[Dataset entries]
┄┄┄┄┄┄┄┄┄┄┄┄┄┄┄┄┄┄┄┄

From an optimization exercise on the open Yosys and OpenROAD flow, aimed at small area; shortcuts taken in it are not production practice. Function was checked by simulation only, so behaviour that the tests miss may differ from the original. No activity file was given, so power comes from the tool's default toggle rates.

Setup of xenon:
## klotski
module klotski(
    input         clk,
    input         rst,
    input  [2:0]  mode,
    input  [4:0]  keyCode,
    input         keyReady,
    input  [9:0]  col,
    input  [8:0]  row,
    input  [11:0] Din,
    input         test,
    input  [4:0]  testnum,
    input  [4:0]  testnum2,
    output [11:0] Dout,
    output [4:0]  ROMmux,
    output [12:0] ROMaddr,
    output        DisplayMux,
    output        rdn,
    output [15:0] DisplaySerial,
    output [4:0]  cur_q,
    output [4:0]  loc_q
);
    wire [4:0] RAMData, RAMaddr, SyncAddr, RAMwrite, locout, RAMaddr2, locin;
    wire       RAMaddrEN, RAMMux, RAMMux2, RAMaddrEN2, RAMMux3;
    wire [2:0] ROMmux2;
    wire [4:0] init_d, cur_a, cur_d, loc_a;
    control u_control(
        .clk(clk), .rst(rst), .mode(mode), .col(col), .row(row), .Din(Din),
        .test(test), .testnum(testnum), .testnum2(testnum2),
        .keyCode(keyCode), .keyReady(keyReady),
        .RAMData(RAMData), .locout(locout),
        .Dout(Dout), .DisplayMux(DisplayMux), .DisplaySerial(DisplaySerial), .rdn_o(rdn),
        .RAMaddr(RAMaddr), .SyncAddr(SyncAddr), .RAMwrite(RAMwrite), .RAMaddr2(RAMaddr2),
        .locin(locin), .ROMmux2(ROMmux2),
        .RAMMux_o(RAMMux), .RAMMux2_o(RAMMux2), .RAMMux3_o(RAMMux3),
        .RAMaddrEN_o(RAMaddrEN), .RAMaddrEN2_o(RAMaddrEN2),
        .ROMaddr(ROMaddr)
    );
    init_rom u_init(.mode(ROMmux2), .a(SyncAddr), .d(init_d));
    MUX2T1_5 u_mux_cur_a(.S(RAMMux),  .D0(RAMaddr),  .D1(SyncAddr), .Dout(cur_a));
    MUX2T1_5 u_mux_cur_d(.S(RAMMux2), .D0(init_d),   .D1(RAMwrite), .Dout(cur_d));
    MUX2T1_5 u_mux_loc_a(.S(RAMMux3), .D0(RAMaddr2), .D1(cur_d),    .Dout(loc_a));
    board_ram u_current (.clk(clk), .clr(rst), .we(RAMaddrEN),  .a(cur_a), .d(cur_d), .spo(RAMData));
    board_ram u_location(.clk(clk), .clr(rst), .we(RAMaddrEN2), .a(loc_a), .d(locin), .spo(locout));
    assign ROMmux = RAMData;
    assign cur_q  = RAMData;
    assign loc_q  = locout;
endmodule
Size: about 1500 cells after synthesis, about 110 I/O pins, roughly 17000 µm² of cells after synthesis.
Settings: LEC_CHECK=0, ABC_AREA=1, CAP_MARGIN=0, CORE_MARGIN=2, CORE_UTILIZATION=60, SLEW_MARGIN=0; clock period 15.0 ns.
standard.sh (not shown) runs the stock make flow with config.mk's settings and CLKGATE_MAP_FILE= SYNTH_SCRIPT=/design/flow/synth_recipe.tcl, a recipe that flattens the netlist after the stock synthesis.
==> flow/flow/run.sh <==
#!/bin/bash
# Own layout flow: the standard synthesis, then the combinational logic
# re-mapped by ABC for area (flip-flops keep their cells and names), then
# the standard floorplan-to-finish flow on the re-mapped netlist, with
# the port buffers made of the smallest buffer cell.
set -euo pipefail
W=$(pwd)
RES=$W/orfs/results/${FLOW_PLATFORM}/klotski/base
LIB=$FLOW_HOME/platforms/${FLOW_PLATFORM}/lib/sky130_fd_sc_hd__tt_025C_1v80.lib

bash standard.sh synth > $W/synth.log 2>&1
cp $RES/1_2_yosys.v $W/standard_synth.v

# two ABC scripts; keep the smaller result
for s in amap deep; do
    REMAP_LIB=$LIB REMAP_IN=$W/standard_synth.v REMAP_TOP=$FLOW_TOP \
    REMAP_SCRIPT=$W/flow/$s.abc REMAP_STAT=$W/remap_$s.txt REMAP_OUT=$W/remapped_$s.v \
        yosys -c $W/flow/remap.tcl > $W/remap_$s.log 2>&1 &
done
wait
area() { awk '/Chip area/ {print $NF}' $1; }
best=amap
if awk -v a=$(area $W/remap_deep.txt) -v b=$(area $W/remap_amap.txt) 'BEGIN{exit !(a < b)}'; then best=deep; fi
echo "remap: amap $(area $W/remap_amap.txt) deep $(area $W/remap_deep.txt) -> $best" > $W/remap_choice.txt
cp $W/remapped_$best.v $RES/1_2_yosys.v
rm -f $RES/1_synth.odb $RES/1_synth.sdc
# clock tree: sink clustering as set in config.mk, without dummy balancing loads
export CTS_ARGS='-sink_clustering_enable -repair_clock_nets -sink_clustering_size 10 -sink_clustering_max_diameter 30 -dont_use_dummy_load -buf_list {sky130_fd_sc_hd__clkbuf_4 sky130_fd_sc_hd__clkbuf_8}'
BUFFER_PORTS_ARGS="-buffer_cell sky130_fd_sc_hd__buf_1" bash standard.sh finish > $W/layout.log 2>&1
==> flow/flow/remap.tcl <==
# Re-map the combinational logic of the standard synthesis netlist for area.
# The flip-flops and tie cells keep their cell types and instance names.
yosys -import
set lib     $::env(REMAP_LIB)
set netlist $::env(REMAP_IN)
set top     $::env(REMAP_TOP)
set script  $::env(REMAP_SCRIPT)

# cells ABC must not use: the platform's don't-use cells (lpflow_*, probes)
set dont_use {}
set fh [open $lib r]
while {[gets $fh line] >= 0} {
    if {[regexp {^\s*cell\s*\(\s*"?(sky130_fd_sc_hd__(lpflow_|probe)[A-Za-z0-9_]*)"?\s*\)} $line -> name]} {
        lappend dont_use -dont_use $name
    }
}
close $fh

read_liberty -ignore_miss_func $lib
# sequential, tie and multi-output cells stay as they are
foreach c {sky130_fd_sc_hd__edfxtp_1 sky130_fd_sc_hd__dfxtp_1 sky130_fd_sc_hd__conb_1} {
    blackbox $c
}
read_verilog $netlist
hierarchy -top $top
flatten
hierarchy -top $top
# the wires flattening made for the old cells' pins get private names
yosys rename -hide w:_*_.*
opt_clean -purge
abc -liberty $lib -script $script {*}$dont_use
opt_clean -purge
read_liberty -lib -overwrite $lib
hilomap -singleton -hicell sky130_fd_sc_hd__conb_1 HI -locell sky130_fd_sc_hd__conb_1 LO
splitnets
opt_clean -purge
yosys rename -enumerate -pattern remap_%
insbuf -buf sky130_fd_sc_hd__buf_1 A X
check -assert
tee -o $::env(REMAP_STAT) stat -liberty $lib
write_verilog -noattr -nohex -nodec $::env(REMAP_OUT)
Other scripts of this flow, unchanged in this note and not shown: flow/flow/amap.abc, flow/flow/deep.abc
> inputs changed (xenon -> pepper)
Settings: CTS_CLUSTER_SIZE: unset -> 30; CTS_CLUSTER_DIAMETER: unset -> 60.
-- flow/flow/run.sh --
<<< xenon, line 27
# clock tree: sink clustering as set in config.mk, without dummy balancing loads
export CTS_ARGS='-sink_clustering_enable -repair_clock_nets -sink_clustering_size 10 -sink_clustering_max_diameter 30 -dont_use_dummy_load -buf_list {sky130_fd_sc_hd__clkbuf_4 sky130_fd_sc_hd__clkbuf_8}'
BUFFER_PORTS_ARGS="-buffer_cell sky130_fd_sc_hd__buf_1" bash standard.sh finish > $W/layout.log 2>&1
>>> pepper, line 27
# clock tree: sink clustering as set in config.mk, without dummy balancing loads
export CTS_ARGS='-sink_clustering_enable -repair_clock_nets -sink_clustering_size 16 -sink_clustering_max_diameter 40 -dont_use_dummy_load -buf_list {sky130_fd_sc_hd__clkbuf_8}'
BUFFER_PORTS_ARGS="-buffer_cell sky130_fd_sc_hd__buf_1" bash standard.sh finish > $W/layout.log 2>&1
-- flow/flow/remap.tcl --
<<< xenon, line 27
hierarchy -top $top
# the wires flattening made for the old cells' pins get private names
yosys rename -hide w:_*_.*
opt_clean -purge
>>> pepper, line 27
hierarchy -top $top
opt_clean -purge
<<< xenon, line 37
yosys rename -enumerate -pattern remap_%
insbuf -buf sky130_fd_sc_hd__buf_1 A X
check -assert
>>> pepper, line 35
yosys rename -enumerate -pattern remap_%
insbuf -buf sky130_fd_sc_hd__buf_4 A X
check -assert
### Flow results
xenon ended up with more cell instances than pepper did.
Sort pepper and xenon by fraction of the cycle the final worst path needs asc -> top: xenon
Note that the first-iteration DRC count recorded for xenon amounts to 1.17 times the value seen in pepper.
pepper ends up with lower final design utilization than xenon does.
On portion of the layout cell area used by non-clock buffers, xenon tracks pepper almost exactly.
Total CTS buffers (xenon / pepper): 1.5
In pepper the final worst hold slack turned out 0.032 ns lower than in xenon.
Between pepper and xenon, shortest clock period the worst path allows after layout is higher for pepper, xenon comes in under that.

┄┄┄┄┄┄┄┄┄┄┄┄┄┄┄┄┄┄┄┄

**THE PROBLEM**
Reprint exactly the lines above that start at the one with "assign ROMmux = RAMData;" and end at the one with "bash standard.sh synth > $W/synth.log 2>&1", keeping both and adding none.

**RESPONSE TO THIS TASK**
    assign ROMmux = RAMData;
    assign cur_q  = RAMData;
    assign loc_q  = locout;
endmodule
Size: about 1500 cells after synthesis, about 110 I/O pins, roughly 17000 µm² of cells after synthesis.
Settings: LEC_CHECK=0, ABC_AREA=1, CAP_MARGIN=0, CORE_MARGIN=2, CORE_UTILIZATION=60, SLEW_MARGIN=0; clock period 15.0 ns.
standard.sh (not shown) runs the stock make flow with config.mk's settings and CLKGATE_MAP_FILE= SYNTH_SCRIPT=/design/flow/synth_recipe.tcl, a recipe that flattens the netlist after the stock synthesis.
==> flow/flow/run.sh <==
#!/bin/bash
# Own layout flow: the standard synthesis, then the combinational logic
# re-mapped by ABC for area (flip-flops keep their cells and names), then
# the standard floorplan-to-finish flow on the re-mapped netlist, with
# the port buffers made of the smallest buffer cell.
set -euo pipefail
W=$(pwd)
RES=$W/orfs/results/${FLOW_PLATFORM}/klotski/base
LIB=$FLOW_HOME/platforms/${FLOW_PLATFORM}/lib/sky130_fd_sc_hd__tt_025C_1v80.lib

bash standard.sh synth > $W/synth.log 2>&1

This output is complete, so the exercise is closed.